Anticipation’s a bitch, isn’t it? There I was this morning, all underwear-in-a-bunch, worrying about this visit with the boys, anticipating the worst, dreading, sad, whatever. And then they get here and it’s like they were just here. And I remember why I love when they visit. The anticipation of the stress is now in its proper perspective.
We had a great evening. My head’s on straight. I’m ready to be the mom they know me to be – funny, authoritative, the one not afraid to tell them what’s what (remind me to tell you how lucky me got to answer Kevin’s question last year: What’s a blow job?) Good times are ahead. Stressful times, too, I’m sure. But I’m remembering what is good, not what is wrong. And when what’s wrong happens, I’ll deal with it. I always do. We’re a good little family that way.
The “what ifs” are always worse than the what is. Why do we anticipate the worst? Why is the positive not the first thing we think about and meditate on? Why such a penchant for the negative? I guess if I had that answer I’d write a book and sell it on the Oprah show.
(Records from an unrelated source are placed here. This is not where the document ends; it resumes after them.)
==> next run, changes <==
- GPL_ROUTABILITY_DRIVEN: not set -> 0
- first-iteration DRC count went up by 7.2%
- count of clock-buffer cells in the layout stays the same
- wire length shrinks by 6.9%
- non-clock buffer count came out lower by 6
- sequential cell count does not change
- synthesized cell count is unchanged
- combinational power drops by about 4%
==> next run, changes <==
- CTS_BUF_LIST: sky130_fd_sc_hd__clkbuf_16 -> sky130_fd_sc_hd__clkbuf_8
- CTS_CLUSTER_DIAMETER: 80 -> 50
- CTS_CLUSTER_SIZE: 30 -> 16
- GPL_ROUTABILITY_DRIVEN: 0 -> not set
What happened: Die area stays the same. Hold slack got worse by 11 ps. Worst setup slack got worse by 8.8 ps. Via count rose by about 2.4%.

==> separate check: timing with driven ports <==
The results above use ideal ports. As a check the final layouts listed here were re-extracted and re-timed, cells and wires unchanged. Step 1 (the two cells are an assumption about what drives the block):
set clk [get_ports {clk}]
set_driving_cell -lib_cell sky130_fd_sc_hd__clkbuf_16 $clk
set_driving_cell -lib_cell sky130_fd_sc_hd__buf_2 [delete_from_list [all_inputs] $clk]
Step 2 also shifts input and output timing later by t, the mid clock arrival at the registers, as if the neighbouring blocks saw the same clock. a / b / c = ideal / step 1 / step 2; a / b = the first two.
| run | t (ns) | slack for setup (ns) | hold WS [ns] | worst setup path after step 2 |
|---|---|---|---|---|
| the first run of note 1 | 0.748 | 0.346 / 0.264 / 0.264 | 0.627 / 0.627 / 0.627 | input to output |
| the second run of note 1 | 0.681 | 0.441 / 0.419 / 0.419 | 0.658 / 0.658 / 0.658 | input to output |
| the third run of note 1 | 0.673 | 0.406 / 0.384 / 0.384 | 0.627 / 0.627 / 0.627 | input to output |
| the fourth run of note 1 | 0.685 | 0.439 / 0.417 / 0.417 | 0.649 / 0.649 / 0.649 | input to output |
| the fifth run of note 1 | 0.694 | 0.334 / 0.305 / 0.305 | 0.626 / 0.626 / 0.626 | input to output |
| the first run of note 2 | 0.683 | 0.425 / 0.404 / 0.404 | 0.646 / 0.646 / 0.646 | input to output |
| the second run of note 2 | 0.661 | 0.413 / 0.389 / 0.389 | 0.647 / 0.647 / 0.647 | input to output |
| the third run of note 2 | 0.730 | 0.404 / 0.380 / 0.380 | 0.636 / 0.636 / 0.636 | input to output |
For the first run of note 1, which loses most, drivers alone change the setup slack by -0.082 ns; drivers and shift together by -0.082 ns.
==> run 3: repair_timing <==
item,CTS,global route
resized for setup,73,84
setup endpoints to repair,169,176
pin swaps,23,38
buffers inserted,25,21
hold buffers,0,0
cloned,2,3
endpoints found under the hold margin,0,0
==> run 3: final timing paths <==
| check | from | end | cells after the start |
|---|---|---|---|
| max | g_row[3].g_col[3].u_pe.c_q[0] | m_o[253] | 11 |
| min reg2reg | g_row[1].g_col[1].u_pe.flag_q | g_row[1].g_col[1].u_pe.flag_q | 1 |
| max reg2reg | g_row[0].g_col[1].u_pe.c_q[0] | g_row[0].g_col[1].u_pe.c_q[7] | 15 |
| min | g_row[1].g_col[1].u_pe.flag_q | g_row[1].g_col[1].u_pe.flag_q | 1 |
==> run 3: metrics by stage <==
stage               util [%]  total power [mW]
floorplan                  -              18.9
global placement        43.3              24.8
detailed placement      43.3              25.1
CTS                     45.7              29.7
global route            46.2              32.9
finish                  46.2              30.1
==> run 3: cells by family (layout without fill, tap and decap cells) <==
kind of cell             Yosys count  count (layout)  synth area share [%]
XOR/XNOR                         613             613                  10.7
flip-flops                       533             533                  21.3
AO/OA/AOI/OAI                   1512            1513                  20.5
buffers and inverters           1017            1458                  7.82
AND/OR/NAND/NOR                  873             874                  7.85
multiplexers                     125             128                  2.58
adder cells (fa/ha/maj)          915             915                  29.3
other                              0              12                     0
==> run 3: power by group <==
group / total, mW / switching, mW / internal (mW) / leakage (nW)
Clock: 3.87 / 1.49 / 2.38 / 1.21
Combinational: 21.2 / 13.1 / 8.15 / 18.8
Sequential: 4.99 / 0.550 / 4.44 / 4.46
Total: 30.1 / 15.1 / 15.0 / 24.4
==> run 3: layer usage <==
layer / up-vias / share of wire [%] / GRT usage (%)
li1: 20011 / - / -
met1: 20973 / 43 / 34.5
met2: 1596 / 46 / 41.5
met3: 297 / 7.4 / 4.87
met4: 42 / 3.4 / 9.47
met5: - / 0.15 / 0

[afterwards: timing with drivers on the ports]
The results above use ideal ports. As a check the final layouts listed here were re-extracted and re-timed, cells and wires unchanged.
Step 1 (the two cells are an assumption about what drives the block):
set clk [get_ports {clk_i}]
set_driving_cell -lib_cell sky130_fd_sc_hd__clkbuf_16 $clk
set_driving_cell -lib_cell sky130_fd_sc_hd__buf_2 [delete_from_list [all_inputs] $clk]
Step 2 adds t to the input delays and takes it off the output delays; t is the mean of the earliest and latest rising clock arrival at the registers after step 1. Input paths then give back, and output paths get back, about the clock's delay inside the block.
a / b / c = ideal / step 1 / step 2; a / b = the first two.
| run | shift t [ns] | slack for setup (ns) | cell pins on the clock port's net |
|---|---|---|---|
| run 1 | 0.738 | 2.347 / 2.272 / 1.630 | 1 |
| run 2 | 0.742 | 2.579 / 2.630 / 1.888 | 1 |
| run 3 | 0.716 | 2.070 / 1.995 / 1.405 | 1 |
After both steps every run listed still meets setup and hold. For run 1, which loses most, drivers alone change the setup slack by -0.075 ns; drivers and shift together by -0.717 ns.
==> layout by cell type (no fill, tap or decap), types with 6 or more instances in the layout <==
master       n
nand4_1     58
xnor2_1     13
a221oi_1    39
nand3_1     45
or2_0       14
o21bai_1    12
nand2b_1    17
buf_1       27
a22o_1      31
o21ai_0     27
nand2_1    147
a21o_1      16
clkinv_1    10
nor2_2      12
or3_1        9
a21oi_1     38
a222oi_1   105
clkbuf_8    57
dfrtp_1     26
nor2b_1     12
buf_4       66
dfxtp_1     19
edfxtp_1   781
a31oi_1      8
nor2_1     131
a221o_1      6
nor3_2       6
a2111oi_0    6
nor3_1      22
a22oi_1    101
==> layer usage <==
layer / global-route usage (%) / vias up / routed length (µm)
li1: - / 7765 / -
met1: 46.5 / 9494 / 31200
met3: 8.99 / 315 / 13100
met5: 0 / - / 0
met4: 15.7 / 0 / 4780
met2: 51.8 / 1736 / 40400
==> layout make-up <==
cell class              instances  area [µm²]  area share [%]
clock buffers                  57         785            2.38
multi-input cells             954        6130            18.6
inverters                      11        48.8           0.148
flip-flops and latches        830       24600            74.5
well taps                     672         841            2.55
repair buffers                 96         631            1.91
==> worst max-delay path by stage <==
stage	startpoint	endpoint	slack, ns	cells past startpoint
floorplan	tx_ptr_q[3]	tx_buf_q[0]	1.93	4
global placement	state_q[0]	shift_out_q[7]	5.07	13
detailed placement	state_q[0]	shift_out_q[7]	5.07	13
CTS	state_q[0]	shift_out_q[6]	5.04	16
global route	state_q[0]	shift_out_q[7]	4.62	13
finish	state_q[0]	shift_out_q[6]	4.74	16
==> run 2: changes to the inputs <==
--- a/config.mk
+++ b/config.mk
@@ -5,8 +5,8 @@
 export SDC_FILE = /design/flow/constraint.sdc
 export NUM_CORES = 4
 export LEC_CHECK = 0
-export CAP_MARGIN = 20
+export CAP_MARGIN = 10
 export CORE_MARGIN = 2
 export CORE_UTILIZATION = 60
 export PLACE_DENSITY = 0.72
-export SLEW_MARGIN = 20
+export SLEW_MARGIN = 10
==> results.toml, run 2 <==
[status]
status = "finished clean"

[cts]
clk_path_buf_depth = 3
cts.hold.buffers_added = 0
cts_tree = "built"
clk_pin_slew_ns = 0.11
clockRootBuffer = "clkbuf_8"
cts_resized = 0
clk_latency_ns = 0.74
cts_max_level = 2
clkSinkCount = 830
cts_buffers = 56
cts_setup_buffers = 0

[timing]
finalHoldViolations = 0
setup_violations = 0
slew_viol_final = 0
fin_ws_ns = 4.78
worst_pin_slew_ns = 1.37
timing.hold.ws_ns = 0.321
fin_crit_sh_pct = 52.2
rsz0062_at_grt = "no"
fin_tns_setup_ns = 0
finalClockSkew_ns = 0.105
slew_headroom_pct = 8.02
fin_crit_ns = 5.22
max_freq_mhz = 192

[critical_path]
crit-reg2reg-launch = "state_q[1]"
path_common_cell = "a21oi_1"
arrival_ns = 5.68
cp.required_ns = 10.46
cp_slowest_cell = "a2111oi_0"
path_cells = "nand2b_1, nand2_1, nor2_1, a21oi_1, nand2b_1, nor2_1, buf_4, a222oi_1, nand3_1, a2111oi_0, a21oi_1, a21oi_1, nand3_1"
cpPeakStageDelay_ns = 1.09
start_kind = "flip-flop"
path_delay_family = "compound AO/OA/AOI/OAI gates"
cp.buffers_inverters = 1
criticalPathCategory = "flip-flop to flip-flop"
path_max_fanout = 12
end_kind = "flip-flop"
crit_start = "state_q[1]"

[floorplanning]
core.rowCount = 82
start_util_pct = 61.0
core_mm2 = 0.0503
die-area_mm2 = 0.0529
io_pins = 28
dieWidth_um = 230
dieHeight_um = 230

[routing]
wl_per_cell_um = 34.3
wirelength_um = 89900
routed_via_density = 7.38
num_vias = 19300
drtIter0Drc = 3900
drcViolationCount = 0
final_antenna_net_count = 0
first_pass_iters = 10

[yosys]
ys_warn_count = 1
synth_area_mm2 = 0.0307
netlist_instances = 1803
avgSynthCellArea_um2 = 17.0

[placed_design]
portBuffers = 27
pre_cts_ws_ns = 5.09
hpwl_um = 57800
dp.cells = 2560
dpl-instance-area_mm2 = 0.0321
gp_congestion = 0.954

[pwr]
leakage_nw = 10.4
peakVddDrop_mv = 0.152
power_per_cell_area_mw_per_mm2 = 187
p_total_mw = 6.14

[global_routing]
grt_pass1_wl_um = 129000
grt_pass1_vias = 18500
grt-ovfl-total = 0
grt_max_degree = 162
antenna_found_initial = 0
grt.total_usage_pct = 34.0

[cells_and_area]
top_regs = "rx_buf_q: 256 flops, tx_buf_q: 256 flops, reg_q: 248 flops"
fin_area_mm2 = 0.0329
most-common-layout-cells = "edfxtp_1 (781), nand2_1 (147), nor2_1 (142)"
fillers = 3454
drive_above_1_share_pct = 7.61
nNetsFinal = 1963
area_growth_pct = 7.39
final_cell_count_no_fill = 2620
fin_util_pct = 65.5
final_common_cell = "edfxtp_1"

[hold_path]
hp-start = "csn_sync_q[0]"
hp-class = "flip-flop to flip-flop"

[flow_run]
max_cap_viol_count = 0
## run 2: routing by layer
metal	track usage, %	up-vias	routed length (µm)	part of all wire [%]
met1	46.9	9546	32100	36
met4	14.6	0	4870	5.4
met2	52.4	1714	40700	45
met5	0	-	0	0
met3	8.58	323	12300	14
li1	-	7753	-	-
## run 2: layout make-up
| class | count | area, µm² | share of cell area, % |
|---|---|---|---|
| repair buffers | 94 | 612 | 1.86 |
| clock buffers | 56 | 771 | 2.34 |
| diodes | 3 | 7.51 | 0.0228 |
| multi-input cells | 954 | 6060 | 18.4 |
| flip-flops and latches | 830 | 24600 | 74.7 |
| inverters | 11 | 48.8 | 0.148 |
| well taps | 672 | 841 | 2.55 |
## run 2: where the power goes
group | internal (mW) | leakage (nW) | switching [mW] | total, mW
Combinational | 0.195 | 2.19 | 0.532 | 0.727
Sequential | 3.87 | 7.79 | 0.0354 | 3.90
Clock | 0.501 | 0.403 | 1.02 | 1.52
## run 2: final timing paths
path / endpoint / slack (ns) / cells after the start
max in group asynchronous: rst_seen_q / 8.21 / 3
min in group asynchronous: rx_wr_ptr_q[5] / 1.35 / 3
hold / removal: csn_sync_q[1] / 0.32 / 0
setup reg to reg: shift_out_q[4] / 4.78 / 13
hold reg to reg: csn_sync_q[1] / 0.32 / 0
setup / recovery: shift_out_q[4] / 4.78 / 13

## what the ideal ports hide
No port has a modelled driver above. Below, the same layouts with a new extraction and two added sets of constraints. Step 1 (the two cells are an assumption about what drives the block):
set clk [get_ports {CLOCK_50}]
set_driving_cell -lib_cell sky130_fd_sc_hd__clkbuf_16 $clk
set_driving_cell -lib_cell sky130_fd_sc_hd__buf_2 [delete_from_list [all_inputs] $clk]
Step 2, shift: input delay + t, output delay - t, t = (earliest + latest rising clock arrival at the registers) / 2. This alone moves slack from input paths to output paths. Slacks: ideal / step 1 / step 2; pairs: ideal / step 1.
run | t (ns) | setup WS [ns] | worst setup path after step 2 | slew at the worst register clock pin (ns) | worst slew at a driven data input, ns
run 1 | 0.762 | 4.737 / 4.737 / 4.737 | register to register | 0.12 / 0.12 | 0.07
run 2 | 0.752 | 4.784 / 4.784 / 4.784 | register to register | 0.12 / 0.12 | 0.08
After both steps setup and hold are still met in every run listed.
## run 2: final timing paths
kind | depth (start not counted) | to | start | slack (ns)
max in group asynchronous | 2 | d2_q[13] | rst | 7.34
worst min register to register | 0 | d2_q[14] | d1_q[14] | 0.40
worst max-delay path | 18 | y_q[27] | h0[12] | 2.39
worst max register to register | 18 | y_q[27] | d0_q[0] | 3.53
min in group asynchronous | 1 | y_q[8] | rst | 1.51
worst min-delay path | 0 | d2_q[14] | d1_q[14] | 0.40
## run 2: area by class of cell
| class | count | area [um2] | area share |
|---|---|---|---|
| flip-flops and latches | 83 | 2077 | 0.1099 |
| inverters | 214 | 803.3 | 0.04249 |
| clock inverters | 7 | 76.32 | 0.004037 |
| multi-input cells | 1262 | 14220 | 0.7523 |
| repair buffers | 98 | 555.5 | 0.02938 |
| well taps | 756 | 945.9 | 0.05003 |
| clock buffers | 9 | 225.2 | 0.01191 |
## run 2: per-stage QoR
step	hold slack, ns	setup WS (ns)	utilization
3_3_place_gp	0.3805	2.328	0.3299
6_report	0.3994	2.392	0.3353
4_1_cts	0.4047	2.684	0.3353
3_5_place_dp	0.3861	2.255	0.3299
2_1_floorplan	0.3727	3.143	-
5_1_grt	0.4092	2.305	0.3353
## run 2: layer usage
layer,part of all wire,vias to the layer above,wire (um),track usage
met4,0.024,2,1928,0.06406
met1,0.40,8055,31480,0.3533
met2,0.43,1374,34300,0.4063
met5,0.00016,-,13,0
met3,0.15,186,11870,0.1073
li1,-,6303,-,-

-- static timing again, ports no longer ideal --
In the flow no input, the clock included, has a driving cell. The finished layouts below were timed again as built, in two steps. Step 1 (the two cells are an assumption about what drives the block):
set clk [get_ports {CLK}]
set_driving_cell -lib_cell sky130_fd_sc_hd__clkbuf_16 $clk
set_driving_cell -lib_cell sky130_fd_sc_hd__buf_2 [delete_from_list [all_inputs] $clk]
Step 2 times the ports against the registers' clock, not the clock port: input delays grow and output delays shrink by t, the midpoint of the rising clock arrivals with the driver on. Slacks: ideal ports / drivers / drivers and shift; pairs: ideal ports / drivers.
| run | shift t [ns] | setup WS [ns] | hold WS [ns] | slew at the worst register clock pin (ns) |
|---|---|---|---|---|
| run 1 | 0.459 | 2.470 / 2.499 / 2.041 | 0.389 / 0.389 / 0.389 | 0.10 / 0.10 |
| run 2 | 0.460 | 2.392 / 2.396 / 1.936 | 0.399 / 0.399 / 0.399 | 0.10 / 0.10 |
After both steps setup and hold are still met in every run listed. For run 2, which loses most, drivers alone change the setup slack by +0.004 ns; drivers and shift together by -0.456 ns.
Background: an optimization exercise with open tools, aiming at small area. Do not read the settings as production practice. Only simulation tests tie the RTL to the original design; equivalence was not proved. Power is estimated from default activity; no workload was simulated.

==> run.sh <==
#!/bin/bash
# synth_recipe.tcl (not shown) runs the flow's synth.tcl, then flattens the netlist and writes it again
# the make line also repeats each setting of config.mk as NAME=value (left out here)
make -C /OpenROAD-flow-scripts/flow DESIGN_CONFIG=/design/flow/config.mk WORK_HOME=/design/flow/orfs CLKGATE_MAP_FILE= SYNTH_SCRIPT=/design/flow/synth_recipe.tcl finish
==> config.mk <==
export PLATFORM = sky130hd
export DESIGN_NAME = column_pool_writer
export DESIGN_NICKNAME = column_pool_writer
export VERILOG_FILES = /design/flow/design.v
export SDC_FILE = /design/flow/constraint.sdc
export NUM_CORES = 4
export LEC_CHECK = 0
export CAP_MARGIN = 20
export CORE_MARGIN = 2
export CORE_UTILIZATION = 40
export SLEW_MARGIN = 20
==> constraint.sdc <==
create_clock -name core_clock -period 6.0 [get_ports {clk}]
set_input_delay 1.2000 -clock core_clock [delete_from_list [all_inputs] [get_ports {clk}]]
set_output_delay 1.2000 -clock core_clock [all_outputs]
set_load 0.01 [all_outputs]
From an optimization exercise on the open Yosys and OpenROAD flow, aimed at small area, a short achievable clock period and few clock cycles; shortcuts taken in it are not production practice. In this exercise RTL edits were held to simulation tests only and were not proved equivalent to the original. Power figures rest on the tool's default switching activity, not on a simulated workload.

// cpu_multiciclo
module cpu_multiciclo #(
  parameter int DATA_W = 32,
  parameter int ADDR_W = 8
) (
  input  logic              clock,
  input  logic              reset,
  output logic              mem_en,
  output logic              mem_we,
  output logic [ADDR_W-1:0] mem_addr,
  output logic [DATA_W-1:0] mem_wdata,
  input  logic [DATA_W-1:0] mem_rdata,
  input  logic              mem_ready,
  output logic              halted,
  output logic [ADDR_W-1:0] pc_out,
  output logic [31:0]       instret,
  input  logic [3:0]        dbg_raddr,
  output logic [DATA_W-1:0] dbg_rdata
);
  localparam logic [3:0] OP_ADD  = 4'h0;
  localparam logic [3:0] OP_SUB  = 4'h1;
  localparam logic [3:0] OP_AND  = 4'h2;
  localparam logic [3:0] OP_OR   = 4'h3;
  localparam logic [3:0] OP_XOR  = 4'h4;
  localparam logic [3:0] OP_NOT  = 4'h5;
  localparam logic [3:0] OP_SHL  = 4'h6;
  localparam logic [3:0] OP_SHR  = 4'h7;
  localparam logic [3:0] OP_SAR  = 4'h8;
  localparam logic [3:0] OP_MUL  = 4'h9;
  localparam logic [3:0] OP_ADDI = 4'hA;
  localparam logic [3:0] OP_LW   = 4'hB;
  localparam logic [3:0] OP_SW   = 4'hC;
  localparam logic [3:0] OP_BEQ  = 4'hD;
  localparam logic [3:0] OP_JMP  = 4'hE;
  localparam logic [3:0] OP_HALT = 4'hF;
  logic [3:0]  op;
  logic [3:0]  rd;
  logic [15:0] imm;
  logic [31:0] a_r;        
  logic [31:0] b_r;        
  logic        irv_r;      
  logic [7:0]  pc_r;       
  logic        mst_r;      
  logic [63:0] mr_r;       
  logic [31:0] regs_r [1:15];
  logic [15:1] rv_r;       
  logic [31:0] simm;
  logic        sub;
  logic [31:0] opb;
  logic [32:0] sum_x;
  logic [31:0] sum;
  assign simm  = {{16{imm[15]}}, imm};
  assign sub   = (op == OP_SUB);
  ...
Settings: LEC_CHECK=0, CAP_MARGIN=30, CORE_MARGIN=2, CORE_UTILIZATION=55, CTS_CLUSTER_DIAMETER=90, CTS_CLUSTER_SIZE=24, SETUP_SLACK_MARGIN=4, SLEW_MARGIN=30, TNS_END_PERCENT=100; clock period 10.0 ns.
standard.sh (not shown) runs the stock make flow with config.mk's settings and CLKGATE_MAP_FILE= SYNTH_SCRIPT=/design/flow/synth_recipe.tcl, a recipe that flattens the netlist after the stock synthesis.
==> flow/flow/run.sh <==
#!/bin/bash
# Standard synthesis, then the standard layout with the ports buffered by
# buf_4 cells (the default port buffer is a slow delay cell).
set -euo pipefail
bash standard.sh synth > synth.log 2>&1
bash standard.sh "BUFFER_PORTS_ARGS=-buffer_cell sky130_fd_sc_hd__buf_4" finish > layout.log 2>&1
Testbench counts at the start, summed over its fixed seeds: cycles 16,497.
Change:
CTS_CLUSTER_DIAMETER = 80   (was 90)
CTS_CLUSTER_SIZE = 20   (was 24)
The changed run finished with timing, DRC and antenna clean.
Die area does not change.
Critical path depth stays the same.
Total power came out higher by 2.3%.
Setup slack improved by 0.059 ns.
Hold slack improves by 0.0048 ns.
Cell count is about the same.
Global-route usage stays flat.
Routed wire length stays flat.
Clock skew is lower by 0.012 ns.
Source: an optimization exercise on an open RTL-to-GDS flow (aim: small area, a short achievable clock period and few clock cycles per item). Production flows keep margins and buffers that such runs may drop. In this exercise RTL edits were held to simulation tests only and were not proved equivalent to the original.

==> flow/design.v (outline; a module is shown in full before it is edited, if it fits) <==
// module FP_booth_enc: 42 lines
// module FP_Mul_tree: 2021 lines
// module FP_Mul_gp: 4 lines
// module FP_fa: 4 lines
// module FP_ha: 4 lines
// module FP_Mul_pre: 35 lines
// module FP_Mul_post: 64 lines
// module fp_mul_arbiter: 107 lines
module fp_mul_arbiter #(
    parameter int W = fp_alu_pkg::FP_W
) (
    input  logic         clk,
    input  logic         rst,
    input  logic         req0_valid,
    input  logic [W-1:0] req0_a,
    input  logic [W-1:0] req0_b,
    output logic         req0_ready,
    input  logic         req1_valid,
    input  logic [W-1:0] req1_a,
    input  logic [W-1:0] req1_b,
    output logic         req1_ready,
    output logic         rsp_valid,
    output logic [W-1:0] rsp_data,
    output logic         rsp_id,
    input  logic         rsp_ready
);
  // ...
==> flow/run.sh <==
#!/bin/bash
# synth_recipe.tcl (not shown) runs the flow's synth.tcl, then flattens the netlist and writes it again
# the make line also repeats each setting of config.mk as NAME=value (left out here)
make -C /OpenROAD-flow-scripts/flow DESIGN_CONFIG=/design/flow/config.mk WORK_HOME=/design/flow/orfs CLKGATE_MAP_FILE= SYNTH_SCRIPT=/design/flow/synth_recipe.tcl finish
==> flow/config.mk <==
export PLATFORM = sky130hd
export DESIGN_NAME = fp_mul_arbiter
export DESIGN_NICKNAME = fp_mul_arbiter
export VERILOG_FILES = /design/flow/design.v
export SDC_FILE = /design/flow/constraint.sdc
export NUM_CORES = 4
export LEC_CHECK = 0
export CAP_MARGIN = 20
export CORE_MARGIN = 2
export CORE_UTILIZATION = 40
export SETUP_SLACK_MARGIN = 5
export SLEW_MARGIN = 20
export SYNTH_HIERARCHICAL = 1
export SYNTH_MINIMUM_KEEP_SIZE = 0
==> flow/constraint.sdc <==
create_clock -name core_clock -period 11.0 [get_ports {clk}]
set_input_delay 2.2000 -clock core_clock [delete_from_list [all_inputs] [get_ports {clk}]]
set_output_delay 2.2000 -clock core_clock [all_outputs]
set_load 0.01 [all_outputs]
==> summary.md, run 1 <==
| Metric | Value |
|---|---|
| TritonRoute pass-1 iters | 6 |
| Postcts setup bufs | 47 |
| H-Tree Depth | 4 |
| Core area | 50100 sq um |
| Register area | 3390 sq um |
| Fin. Hold Viols | 0 |
| Post-synth top area share | 26.1% |
| First-pass GRT wire length | 99.0 mm |
| Initial antenna violation count | 0 |
| Fmax | 0.168 GHz |
| Syn Area/Cell | 10.3 sq um |
| Status | finished clean |
| Commonest non-fill, non-tap cells in the layout | xnor2_1 (300), fa_1 (241), a22oi_1 (239) |
| Met2 Use GR | 39.6% |
| Fin util | 48.8% |
| Largest net degree at the start of global routing | 84 |
| Setup crit end | s2_ph_q[24]$_DFFE_PN_ |
| M1 WL | 26.7 mm |
| Worst setup margin | 5050 ps |
| Synth Register Bits | 114 |
| Die height | 229 microns |
| Post-DP Area | 22500 sq um |
| RR Startpoint | s1_fa_q[18]$_DFFE_PN_ |
| Critical path launch point type | flop |
| Fin cells | 2804 |
| Initial Util | 40.4% |
| WHS Path Cells | 0 |
| Die area | 52400 sq um |
| Slew headroom | 22.1% |
| Clock slew at reported path FFs | 60 ps |
| Vias per Instance | 6.00 |
| Worst hold path type | flop to flop |
| Inserted Diodes | 0 |
Testbench counts, summed over its fixed seeds: cycles 6,416, items 6,400.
So far there have been no snorting nose issues and they were reminded that Mr. Kleenex is their best friend in the mornings. Andy shared the videos he made at video camp (yes, they have such a thing – who’d have known?) and both Larry and I were proud of his work. Kevin told us about Boy Scout camp, and it was a little heartwrenching because the older boys were idiots and called him a wimp when he pulled a tendon in his knee, and as strong as Kevin is, he had a hard time dealing with their ridicule. I got all puffy-chested mom-like and wanted to go slap those stupid boys and tell them they were ugly and had small dicks or something like that. God I get protective easily. Anyway, Kevin felt comfortable telling us this information and that made me glad that he felt loved enough to reveal what he was feeling. Oh, and video games never came up once. Yay!
The insecurities I have about this stepfamily that I shared in my earlier blog are securely in my head and not displayed in my actions. I love these guys and I’m glad they are here. The house is full and so is my heart.